А вот свидетельство еще одного специалиста-врача: «Члены «зондеркоммандо» болели редко, их одежда была чистой, их простыни свежими, пища хорошей, а иногда и исключительно хорошей. Кроме того, все это были молодные люди, отобранные именно вследствие их силы и хорошего телосложения. Если у них и была склонность, то к нервным нарушениям, так как колоссальной тяжестью для них было осознавать, что их братья, их жены, их родители — целиком вся их раса — мученически погибали здесь. День за днем они брали тысячи тел и своими руками бросали их в печи крематориев. Последствиями этого были тяжелые нервные депрессии и, часто, неврастения»[306].
Некоторые, несомненно, просто сошли с ума, но остальные, движимые инстинктом выживания, становились апатичными и бесчувственными, эдакими роботами — рабочими механизмами без души и эмоций, что, впрочем, не мешало их дисциплинированности и «готовности на все».
На вопрос, что он чувствовал, когда слышал предсмертные крики задыхающихся людей за дверями газовни, Леон Коген ответил: «Я должен вам сказать что-то ужасное. Но это правда. Мы были тогда как роботы. Мы не могли позволить себе предаться силе чувств, которые возникали у нас по ходу нашей работы. Человек же эти чувства, являющиеся составной частью его работы, вынести не может! Мы же чувствовали себя «нормальными людьми» только тогда, когда мы эти свои чувства на корню подавляли, только тогда наши действия принимали личину «работы», которую мы должны были выполнить согласно указаниям немцев. Так это выглядело. Мы не думали об ужасном в нашей «работе», у нас не было по этому поводу эмоций. Собственно говоря, у нас не было и чувств. Мы их задушили еще в зародыше»[307].
Когену буквально вторил Яков Габай: «Поначалу было очень больно быть обязанным на все это смотреть. Я не мог даже осознать того, что видели мои глаза — а именно: от человека остается всего лишь какие-то полкилограмма пепла. Мы часто об этом задумывались, но что из этого всего толку? Разве у нас был выбор? Побег был невозможен, потому что мы не знали языка. Я работал и знал, что вот так же погибли и мои родители. Что может быть хуже? Но через две, три недели я к этому уже привык. Иногда ночью, присев отдохнуть, я опирался рукой на труп, и мне уже было все равно.

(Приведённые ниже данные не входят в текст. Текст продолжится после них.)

`src/rtl/int_ctrl_if.sv`:
```
// Interrupt sequencer bus: IF/EX state in, PC redirect and hold requests out.
// master is the core side, slave is int_ctrl.
interface int_ctrl_if #(
    parameter int unsigned ADDR_W  = 16,
    parameter int unsigned NUM_IRQ = 4
);
    logic [NUM_IRQ-1:0] irq;
    logic [NUM_IRQ-1:0] irq_en;
    logic [ADDR_W-1:0]  inst_addr;
    logic               hold_pc;
    logic               ex_jump_flag;
    logic [ADDR_W-1:0]  ex_jump_pc;
    logic               reti;

    logic               int_jump_flag;
    logic [ADDR_W-1:0]  int_jump_pc;
    logic [1:0]         int_hold_flag;
    logic [NUM_IRQ-1:0] irq_ack;
    logic [ADDR_W-1:0]  epc;
    logic               int_active;

    modport master (
        output irq, irq_en, inst_addr, hold_pc, ex_jump_flag, ex_jump_pc, reti,
        input  int_jump_flag, int_jump_pc, int_hold_flag, irq_ack, epc, int_active
    );

    modport slave (
        input  irq, irq_en, inst_addr, hold_pc, ex_jump_flag, ex_jump_pc, reti,
        output int_jump_flag, int_jump_pc, int_hold_flag, irq_ack, epc, int_active
    );
endinterface

```
`src/rtl/int_ctrl.sv`:
```
// Interrupt sequencer: freezes fetch, drains the pipeline, saves the return PC,
// redirects to the selected vector and restores the PC on return-from-interrupt.
module int_ctrl #(
    parameter int unsigned       ADDR_W       = 16,
    parameter int unsigned       NUM_IRQ      = 4,
    parameter logic [ADDR_W-1:0] VEC_BASE     = 16'h0040,
    parameter logic [ADDR_W-1:0] VEC_STRIDE   = 16'h0004,
    parameter int unsigned       DRAIN_CYCLES = 3
) (
    input logic       clk,
    input logic       rst_n,
    int_ctrl_if.slave bus
);

    localparam int unsigned IdW      = (NUM_IRQ > 1) ? $clog2(NUM_IRQ) : 1;
    localparam logic [1:0]  HoldNone = 2'b00;
    localparam logic [1:0]  HoldPc   = 2'b01;
    localparam logic [1:0]  HoldPpl  = 2'b10;

    typedef enum logic [2:0] {
        StIdle,
        StDrain,
        StJump,
        StService,
        StReturn
    } state_e;

    state_e             state_q, state_d;
    logic [IdW-1:0]     id_q, id_d;
    logic [3:0]         cnt_q, cnt_d;
    logic [ADDR_W-1:0]  epc_q, epc_d;

    logic [NUM_IRQ-1:0] pending;
    logic [IdW-1:0]     sel_id;
    logic               accept;
    logic [ADDR_W-1:0]  vec_addr;

    logic               jump_flag;
    logic [ADDR_W-1:0]  jump_pc;
    logic [1:0]         hold_flag;
    logic [NUM_IRQ-1:0] ack;
    logic               active;

    assign pending = bus.irq & bus.irq_en;

    // Scan downwards so the lowest pending index wins.
    always_comb begin
        sel_id = '0;
        for (int i = NUM_IRQ - 1; i >= 0; i--) begin
            if (pending[i]) begin
                sel_id = IdW'(i);
            end
        end
    end

    // Gated by rst_n so the combinational hold stays low while reset is held.
    assign accept   = rst_n && (|pending) && !bus.hold_pc && !bus.ex_jump_flag;
    assign vec_addr = VEC_BASE + ADDR_W'(id_q) * VEC_STRIDE;

    always_comb begin
        state_d   = state_q;
        id_d      = id_q;
        cnt_d     = cnt_q;
        epc_d     = epc_q;
        jump_flag = 1'b0;
        jump_pc   = '0;
        hold_flag = HoldNone;
        ack       = '0;
        active    = 1'b0;

        case (state_q)
            StIdle: begin
                if (accept) begin
                    hold_flag = HoldPc;
                    epc_d     = bus.inst_addr;
                    id_d      = sel_id;
                    cnt_d     = 4'(DRAIN_CYCLES - 1);
                    state_d   = (DRAIN_CYCLES > 1) ? StDrain : StJump;
                end
            end
            StDrain: begin
                hold_flag = HoldPc;
                cnt_d     = cnt_q - 4'd1;
                // An older branch resolving now owns the PC; the ISR must return to it.
                if (bus.ex_jump_flag) begin
                    epc_d = bus.ex_jump_pc;
                end
                if (cnt_q <= 4'd1) begin
                    state_d = StJump;
                end
            end
            StJump: begin
                jump_flag   = 1'b1;
                jump_pc     = vec_addr;
                hold_flag   = HoldPpl;
                ack[id_q]   = 1'b1;
                state_d     = StService;
            end
            StService: begin
                active = 1'b1;
                if (bus.reti) begin
                    state_d = StReturn;
                end
            end
            StReturn: begin
                jump_flag = 1'b1;
                jump_pc   = epc_q;
                hold_flag = HoldPpl;
                state_d   = StIdle;
            end
            default: begin
                state_d = StIdle;
            end
        endcase
    end

    always_ff @(posedge clk or negedge rst_n) begin
        if (!rst_n) begin
            state_q <= StIdle;
            id_q    <= '0;
            cnt_q   <= '0;
            epc_q   <= '0;
        end else begin
            state_q <= state_d;
            id_q    <= id_d;
            cnt_q   <= cnt_d;
            epc_q   <= epc_d;
        end
    end

    assign bus.int_jump_flag = jump_flag;
    assign bus.int_jump_pc   = jump_pc;
    assign bus.int_hold_flag = hold_flag;
    assign bus.irq_ack       = ack;
    assign bus.epc           = epc_q;
    assign bus.int_active    = active;

endmodule

```
`src/flat_wrapper.sv`:
```
// flat-port wrapper written by rule: the top's interface ports become plain ports
module int_ctrl_flat 
#(
    parameter int unsigned       ADDR_W       = 16,
    parameter int unsigned       NUM_IRQ      = 4,
    parameter logic [ADDR_W-1:0] VEC_BASE     = 16'h0040,
    parameter logic [ADDR_W-1:0] VEC_STRIDE   = 16'h0004,
    parameter int unsigned       DRAIN_CYCLES = 3
)
  (clk, rst_n, bus_irq, bus_irq_en, bus_inst_addr, bus_hold_pc, bus_ex_jump_flag, bus_ex_jump_pc, bus_reti, bus_int_jump_flag, bus_int_jump_pc, bus_int_hold_flag, bus_irq_ack, bus_epc, bus_int_active);
  int_ctrl_if #(.ADDR_W(ADDR_W), .NUM_IRQ(NUM_IRQ)) bus_i ();
  input logic clk;
  input logic rst_n;
  input wire logic [$bits(bus_i.irq)-1:0] bus_irq;
  input wire logic [$bits(bus_i.irq_en)-1:0] bus_irq_en;
  input wire logic [$bits(bus_i.inst_addr)-1:0] bus_inst_addr;
  input wire logic [$bits(bus_i.hold_pc)-1:0] bus_hold_pc;
  input wire logic [$bits(bus_i.ex_jump_flag)-1:0] bus_ex_jump_flag;
  input wire logic [$bits(bus_i.ex_jump_pc)-1:0] bus_ex_jump_pc;
  input wire logic [$bits(bus_i.reti)-1:0] bus_reti;
  output wire logic [$bits(bus_i.int_jump_flag)-1:0] bus_int_jump_flag;
  output wire logic [$bits(bus_i.int_jump_pc)-1:0] bus_int_jump_pc;
  output wire logic [$bits(bus_i.int_hold_flag)-1:0] bus_int_hold_flag;
  output wire logic [$bits(bus_i.irq_ack)-1:0] bus_irq_ack;
  output wire logic [$bits(bus_i.epc)-1:0] bus_epc;
  output wire logic [$bits(bus_i.int_active)-1:0] bus_int_active;
  assign bus_i.irq = bus_irq;
  assign bus_i.irq_en = bus_irq_en;
  assign bus_i.inst_addr = bus_inst_addr;
  assign bus_i.hold_pc = bus_hold_pc;
  assign bus_i.ex_jump_flag = bus_ex_jump_flag;
  assign bus_i.ex_jump_pc = bus_ex_jump_pc;
  assign bus_i.reti = bus_reti;
  assign bus_int_jump_flag = bus_i.int_jump_flag;
  assign bus_int_jump_pc = bus_i.int_jump_pc;
  assign bus_int_hold_flag = bus_i.int_hold_flag;
  assign bus_irq_ack = bus_i.irq_ack;
  assign bus_epc = bus_i.epc;
  assign bus_int_active = bus_i.int_active;
  int_ctrl #(.ADDR_W(ADDR_W), .NUM_IRQ(NUM_IRQ), .VEC_BASE(VEC_BASE), .VEC_STRIDE(VEC_STRIDE), .DRAIN_CYCLES(DRAIN_CYCLES)) u_core (.clk(clk), .rst_n(rst_n), .bus(bus_i));
endmodule
```
`config.mk`:
```
export PLATFORM = sky130hd
export DESIGN_NAME = int_ctrl_flat
export DESIGN_NICKNAME = d
export VERILOG_FILES = /design/src/rtl/int_ctrl_if.sv /design/src/rtl/int_ctrl.sv /design/src/flat_wrapper.sv
export SDC_FILE = /design/constraint.sdc
export NUM_CORES = 1
export LEC_CHECK = 0
export ABC_AREA = 0
export CORE_MARGIN = 3
export CORE_UTILIZATION = 43
export CTS_BUF_LIST = sky130_fd_sc_hd__clkbuf_8
export DETAILED_ROUTE_END_ITERATION = 10
export HOLD_SLACK_MARGIN = 0.12
export PLACE_DENSITY = 0.84
export SLEW_MARGIN = 5
export SYNTH_ARGS = -nofsm -noshare
export SYNTH_HDL_FRONTEND = slang
export SYNTH_SLANG_ARGS = --single-unit
```
`constraint.sdc`:
```
create_clock -name clk -period 5.1 [get_ports clk]
set_input_delay 0.765 -clock clk [delete_from_list [all_inputs] [get_ports clk]]
set_output_delay 0.765 -clock clk [all_outputs]
set_load 0.03 [all_outputs]
```
==> results.cfg <==
[outcome]
outcome = complete, no violations

[cts]
worstSkewPairLatency_ns = 0.27
postCtsResizedCells = 0
hold_buffers = 0
cts_tree = done
cts_root_buffer = clkbuf_8
clock_path_buffers = 2
cts.sinks = 25
postCtsSetupRepairBufs = 0
htreeDepth = 1
numCtsBuffers = 3
path_clk_slew_ns = 0.08

[worst_setup_path]
arrival_ns = 2.98
cp_common_cell = clkdlybuf4s50_1
cp_data_required_time_ns = 4.34
start_kind = input pin
critPathSlowestCell = clkdlybuf4s50_1
crit_fanout = 5
critPathCaptureType = output pin
cpLargestDelayFamily = buffers and inverters
crit_chain = clkdlybuf4s50_1 > or3b_4 > a211oi_4 > nor2_1 > inv_1 > clkdlybuf4s50_1
crit_type = in -> out
cp_slowest_stage_delay_ns = 0.67
cp_num_buf_inv = 3

[synthesis]
synthCells = 135
synth_area_per_cell_um2 = 11.5
synth_area_leaders = dfrtp_1, mux2_2, mux2_4
ys_types = 31
synth_area_um2 = 1560
synth_top_area_frac = 0.402
synth_area_leader_cell = dfrtp_1
synth-seq-cells = 25
yosysWarnings = 0
yosysSeqAreaShare = 0.402
synth_fp_nets = 182

[sta]
skew_ns = 0.00310
finalSetupViolations = 0
fmax_mhz = 267
worst_slew_pin_slew_ns = 0.650
period_share = 0.735
setup-tns-final_ns = 0
period_minus_slack_ns = 3.75
rsz0062_at_grt = no
hold_viol = 0
slew-limit-headroom = 0.566
slew_viol_final = 0

[global_route]
overflow = 0
grt_usage = 0.213
antenna_found_initial = 0
grt_pass1_vias = 1459
grt_pass1_wl_um = 7060
grt_start_max_net_pins = 26

[floorplanning]
ioPinCount = 85
die_w_um = 66.2
dieHeight_um = 66.2
start_util = 0.456
dieArea_um2 = 4380
fp-row-count = 21
core-area_um2 = 3420

[layout]
n_antenna_cell = 0
syn2layout_area_growth_pct = 58.4
drive_gt1_frac = 0.188
final_cells = 264
final_nets = 266

[drt]
post-route-drc-count = 0
ant_nets = 0
avgViaCountPerCell = 5.17
avgRoutedWirePerCell_um = 16.2
vias = 1366
initialDrtViolationCount = 41
firstDrtPassIters = 4
routed_wl_um = 4280

[power]
p_leak_uw = 0.00103
vdd_drop_max_mv = 0.381
power_per_cell_area_nw_per_um2 = 541

[run]
max_cap_viol_count = 0

[placement]
place_hpwl_um = 3520
io_buffers = 84
dp_cells = 260
gp_congestion = 0.757

[worst_hold_path]
hold_class = reg -> reg
## state kept, by name, indices dropped and copies added (netlist names)
| register | cells |
|---|---|
| u_core.id_q | 2 |
| u_core.bus.epc | 16 |
| u_core.cnt_q | 4 |
| u_core.state_q | 3 |
## power by group
group,total (uW),internal [uW],leakage (uW),switching (uW)
registers,404,297,0.000299,107
logic,815,419,0.000705,396
clock network,115,53.8,0.0000269,60.7
## area by class of cell
class,count,area (um2)
Clock inverter,1,3.75
Timing Repair Buffer,86,856
Inverter,3,11.3
Sequential cell,25,626
Clock buffer,3,41.3
Multi-Input combinational cell,100,870
Tap cell,46,57.6
Fill cell,255,951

Мы работали там как роботы. Я должен был оставаться сильным, чтобы выжить и иметь возможность все рассказать, что в этом аду происходило. Действительность такова, что человек ужаснее зверя. Да, мы были звери. Никаких эмоций. Иногда мы сомневались, а осталось ли в нас еще что-то человеческое? <…> Мы были не просто роботы, мы были звери. Мы ни о чем не думали»[308].
Так неужели на самом деле ни в ком из них не оставалось ничего человеческого? Были среди них нормальные, не озверевшие люди?
Были!
Наверное, все они мечтали о мести, но некоторые всерьез задумывались о сопротивлении и о восстании. Настолько всерьез, что однажды это восстание состоялось. Думается, что именно восстание и все, что с ним и с его подготовкой связано, сыграло решающую роль на пути возвращения многих членов «зондеркоммандо» из Биркенау к ментальной и душевной нормальности.
Свое человеческое начало всем им пришлось доказывать по самому высшему счету, и они его доказали! И не только, точнее не столько, самим восстанием, не только тем, что в считанные часы отвоеванной ими последней свободы они сумели разрушить и вывести из строя одну из четырех фабрик смерти в лагере.
Они доказали это прежде всего тем, что некоторые из них — пусть и немногие — осознавали себя последними свидетелями — и, может статься, первыми летописцами — последних минут жизни многих сотен тысяч соплеменников. Такое осознание придавало им моральную силу, и такие люди, как Градовский, Левенталь или Лангфус, в апатию или не впадали, или умели из нее выходить.